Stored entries
═══
Background: an optimization exercise with open tools, aiming at small area and a short achievable clock period. Do not read the settings as production practice.
RTL that was checked went through simulation tests only; none was proved equivalent to the original.
No functional check of the RTL was part of run 1.
Power and IR drop assume default switching activity.

$ cat flow/run.sh
#!/bin/bash
# synth_recipe.tcl (not shown) runs the flow's synth.tcl, then flattens the netlist and writes it again
# the make line also repeats each setting of config.mk as NAME=value (left out here)
make -C /OpenROAD-flow-scripts/flow DESIGN_CONFIG=/design/flow/config.mk WORK_HOME=/design/flow/orfs CLKGATE_MAP_FILE= SYNTH_SCRIPT=/design/flow/synth_recipe.tcl finish
$ cat flow/config.mk
export PLATFORM = sky130hd
export DESIGN_NAME = frontend_top
export DESIGN_NICKNAME = frontend_top
export VERILOG_FILES = /design/flow/design.v
export SDC_FILE = /design/flow/constraint.sdc
export NUM_CORES = 4
export LEC_CHECK = 0
export ABC_CLOCK_PERIOD_IN_PS = 2500
export CAP_MARGIN = 20
export CORE_MARGIN = 2
export CORE_UTILIZATION = 55
export CTS_CLUSTER_DIAMETER = 100
export CTS_CLUSTER_SIZE = 25
export SETUP_SLACK_MARGIN = 4.2
export SLEW_MARGIN = 20
$ cat flow/constraint.sdc
create_clock -name core_clock -period 6.5 [get_ports {clk}]
set_input_delay 1.3000 -clock core_clock [delete_from_list [all_inputs] [get_ports {clk}]]
set_output_delay 1.3000 -clock core_clock [all_outputs]
set_load 0.01 [all_outputs]
$ cat flow/design.v
`timescale 1ns/1ns
`default_nettype none
module frontend_top (
    input  logic        clk,
    input  logic        rst_n,
    input  logic        inst_valid,
    input  logic [31:0] inst,
    input  logic [31:0] inst_pc,
    output logic        inst_ready,
    output logic        iss_valid,
    output logic [31:0] iss_pc,
    output logic [5:0]  iss_rob_idx,
    output logic [5:0]  iss_rd_p,
    output logic [5:0]  iss_rs1_p,
    output logic [5:0]  iss_rs2_p,
    output logic        iss_rs1_ready,
    output logic        iss_rs2_ready,
    output logic [1:0]  iss_fu,
    output logic [3:0]  iss_alu_op,
    output logic [31:0] iss_imm,
    output logic        iss_alu_src,
    output logic        iss_mem_read,
    output logic        iss_mem_write,
    output logic        iss_reg_write,
    output logic [1:0]  iss_mem_size,
    input  logic        iss_ready
);
    logic [6:0] opc;
    logic       c_r, c_i, c_l, c_s, c_u;
    assign opc = inst[6:0];
    assign c_r = (opc == 7'b0110011);
    assign c_i = (opc == 7'b0010011);
    assign c_l = (opc == 7'b0000011);
    assign c_s = (opc == 7'b0100011);
    assign c_u = (opc == 7'b0110111);
    logic        dv;
    logic        advance;
    logic        alloc;
    logic        enq;
    logic        iq_full;
    logic [5:0]  cnt;            
    typedef struct packed {
        logic [31:0] pc;
        logic [6:0]  f;
        logic [5:0]  a;
        logic [5:0]  b;
        logic [4:0]  lo;
        logic [3:0]  k;
        logic        rd;
    } ent_t;
    logic        in_needs, in_legal;
    logic        dv_n, needs_n, legal_n, full_n, cnt5_n, adv_n;
    logic        fe, pop, fc6;
    logic [3:0] in_k;
    logic [2:0] in_f3;
    logic       in_srai;
    assign in_f3   = inst[14:12];
    assign in_srai = (in_f3 == 3'b101) && (inst[31:26] == 6'b010000);
    always_comb begin
        if (c_l || c_s)
            in_k = {1'b1, c_s, 1'b0, in_f3 != 3'b000};
        else if (c_u)
            in_k = 4'b0101;
        else if (c_i)
            in_k = {2'b01, (in_f3 == 3'b110) ? 2'b10 : (in_srai ? 2'b11 : 2'b00)};
        else
            in_k = {3'b000, inst[31:25] == 7'd0 && in_f3 == 3'b100};
    end
    assign in_legal = c_r | c_i | c_l | c_s | c_u;
    assign in_needs = (c_r | c_i | c_l | c_u) && (inst[11:7] != 5'd0);
    logic nir;
    assign inst_ready = !nir;
    assign dv_n    = inst_ready ? inst_valid : dv;
    assign needs_n = inst_ready ? in_needs : d.rd;
    assign legal_n = inst_ready ? in_legal : d_legal;
    assign full_n  = !pop && (iq_full || (fc6 && enq));
    assign cnt5_n  = cnt[5] || (alloc && (&cnt[4:0]));
    assign adv_n   = dv_n && !full_n && (!cnt5_n || !needs_n);
    always_ff @(posedge clk or negedge rst_n) begin
        if (!rst_n) begin
            dv         <= 1'b0;
            advance    <= 1'b0;
            alloc      <= 1'b0;
            enq        <= 1'b0;
            iq_full    <= 1'b0;
            nir        <= 1'b0;
        end else begin
            dv         <= dv_n;
            advance    <= adv_n;
            alloc      <= adv_n && needs_n;
            enq        <= adv_n && legal_n;
            iq_full    <= full_n;
            nir        <= dv_n && !adv_n;
        end
    end
    logic [31:0]  rn;            
    logic [159:0] rj_flat;       
    logic [4:0]   d_rd;          
    always_ff @(posedge clk or negedge rst_n) begin
        if (!rst_n)
            cnt <= 6'd0;
        else if (alloc)
            cnt <= cnt + 6'd1;
    end
    assign rn[0]         = 1'b0;     
    assign rj_flat[4:0]  = 5'd0;
    for (genvar g = 1; g < 32; g++) begin : g_rat
        logic       we;
        logic       rn_q;
        logic [4:0] rj_q;
        assign we = alloc && (d_rd == 5'(g));
        always_ff @(posedge clk or negedge rst_n) begin
            if (!rst_n)
                rn_q <= 1'b0;
            else if (we)
                rn_q <= 1'b1;
        end
        always_ff @(posedge clk) begin
            if (we) rj_q <= cnt[4:0];
        end
        assign rn[g]            = rn_q;
        assign rj_flat[g*5 +: 5] = rj_q;
    end
    function automatic logic [5:0] rat_rd(input logic [4:0] r, input logic [31:0] f,
                                         input logic [159:0] t, input logic fw,
                                         input logic [4:0] c);
        rat_rd = fw ? {1'b1, c} : (f[r] ? {1'b1, t[r*5 +: 5]} : {1'b0, r});
    endfunction
    ent_t       d;
    logic       d_legal;
    ent_t       in_e;
    logic [4:0] in_rs1, in_rs2;
    logic [5:0] m1, m2;
    assign in_rs1 = inst[19:15];
    assign in_rs2 = inst[24:20];
    assign m1     = rat_rd(in_rs1, rn, rj_flat, alloc && (d_rd == in_rs1), cnt[4:0]);
    assign m2     = rat_rd(in_rs2, rn, rj_flat, alloc && (d_rd == in_rs2), cnt[4:0]);
    always_comb begin
        in_e.pc = inst_pc;
        in_e.f  = (c_r || (c_i && in_srai)) ? 7'd0 : inst[31:25];
        in_e.a  = c_u ? {1'b0, in_rs1} : m1;
        in_e.b  = (c_r || c_s) ? m2 : (c_u ? {1'b0, in_rs2} : 6'd0);
        if (c_s)
            in_e.lo = inst[11:7];
        else if (c_i || c_l)
            in_e.lo = inst[24:20];
        else if (c_u)
            in_e.lo = {2'b00, in_f3};
        else
            in_e.lo = 5'd0;
        in_e.k  = in_k;
        in_e.rd = in_needs;
    end
    always_ff @(posedge clk) begin
        if (inst_ready) begin
            d       <= in_e;
            d_rd    <= inst[11:7];
            d_legal <= in_legal;
        end
    end
    ent_t w;
    assign w = d;
    logic [60:0] q [7];          
    logic [6:0] wp, rp;          
    logic [2:0] fc;              
    logic       hv;              
    logic       refill, push;
    ent_t       qh;              
    ent_t       nx;              
    assign fc6     = (fc == 3'd6);
    assign refill  = !hv || iss_ready;
    assign pop     = iss_ready && !fe;
    assign push    = enq && !(refill && fe);
    always_comb begin
        qh = '0;
        for (int e = 0; e < 7; e++)
            if (rp[e]) qh = qh | q[e];
    end
    assign nx = fe ? w : qh;
    always_ff @(posedge clk or negedge rst_n) begin
        if (!rst_n) begin
            wp <= 7'd1;
            rp <= 7'd1;
            fc <= 3'd0;
            fe <= 1'b1;
            hv <= 1'b0;
        end else begin
            if (push) wp <= {wp[5:0], wp[6]};
            if (pop)  rp <= {rp[5:0], rp[6]};
            if (push && !pop) begin
                fc <= fc + 3'd1;
                fe <= 1'b0;
            end else if (pop && !push) begin
                fc <= fc - 3'd1;
                fe <= (fc == 3'd1);
            end
            hv <= (hv && !(iss_ready && fe)) || enq;
        end
    end
    always_ff @(posedge clk) begin
        for (int e = 0; e < 7; e++)
            if (enq && wp[e]) q[e] <= w;
    end
    logic [5:0] rob;             
    logic       sel;             
    logic [5:0] rob_n;
    logic       sel_n;
    assign rob_n = hv ? rob + {5'd0, iss_rd_p[5]} : rob;
    assign sel_n = hv ? sel ^ !iss_fu[1] : sel;
    always_ff @(posedge clk or negedge rst_n) begin
        if (!rst_n) begin
            rob <= 6'd0;
            sel <= 1'b0;
        end else if (refill) begin
            rob <= rob_n;
            sel <= sel_n;
        end
    end
    logic [2:0] h_op;
    logic       h_msz;
    assign iss_rob_idx  = rob;
    assign iss_alu_op   = {1'b0, h_op};
    assign iss_mem_size = {h_msz, 1'b0};
    assign iss_valid   = hv;
    logic nu;
    assign nu = !nx.k[3] && nx.k[2] && (nx.k[1:0] == 2'b01);
    always_ff @(posedge clk or negedge rst_n) begin
        if (!rst_n) begin
            iss_pc <= '0;
            iss_rd_p <= '0;
            iss_rs1_p <= '0;
            iss_rs2_p <= '0;
            iss_rs1_ready <= '0;
            iss_rs2_ready <= '0;
            iss_fu <= '0;
            h_op <= '0;
            iss_imm <= '0;
            iss_alu_src <= '0;
            iss_mem_read <= '0;
            iss_mem_write <= '0;
            iss_reg_write <= '0;
            h_msz <= '0;
        end else if (refill) begin
            iss_pc         <= nx.pc;
            iss_rd_p       <= nx.rd ? {1'b1, rob_n[4:0]} : 6'd0;
            iss_rs1_p      <= {nx.a[5], nx.a[4:0] & {5{!nu}}};
            iss_rs2_p      <= {nx.b[5], nx.b[4:0] & {5{!nu}}};
            iss_rs1_ready  <= !nx.a[5];
            iss_rs2_ready  <= !nx.b[5];
            iss_fu         <= nx.k[3] ? 2'd2 : {1'b0, sel_n};
            h_op           <= {nu, (nx.k[3] || nu) ? 2'b00 : nx.k[1:0]};
            iss_imm[31]    <= nx.f[6];
            iss_imm[30:25] <= nu ? nx.f[5:0]  : {6{nx.f[6]}};
            iss_imm[24:20] <= nu ? nx.b[4:0]  : {5{nx.f[6]}};
            iss_imm[19:15] <= nu ? nx.a[4:0]  : {5{nx.f[6]}};
            iss_imm[14:12] <= nu ? nx.lo[2:0] : {3{nx.f[6]}};
            iss_imm[11]    <= !nu && nx.f[6];
            iss_imm[10:5]  <= nu ? 6'd0 : nx.f[5:0];
            iss_imm[4:0]   <= nu ? 5'd0 : nx.lo;
            iss_alu_src    <= nx.k[3] || nx.k[2];
            iss_mem_read   <= nx.k[3] && !nx.k[2];
            iss_mem_write  <= nx.k[3] && nx.k[2];
            iss_reg_write  <= !(nx.k[3] && nx.k[2]);
            h_msz          <= !nx.k[3] || nx.k[0];
                end
    end
endmodule
`default_nettype wire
═══
▶ **Directions**
Count, in the records above, the lines that include "advance", and give the number with nothing added.

▶ **Result for this exercise**
3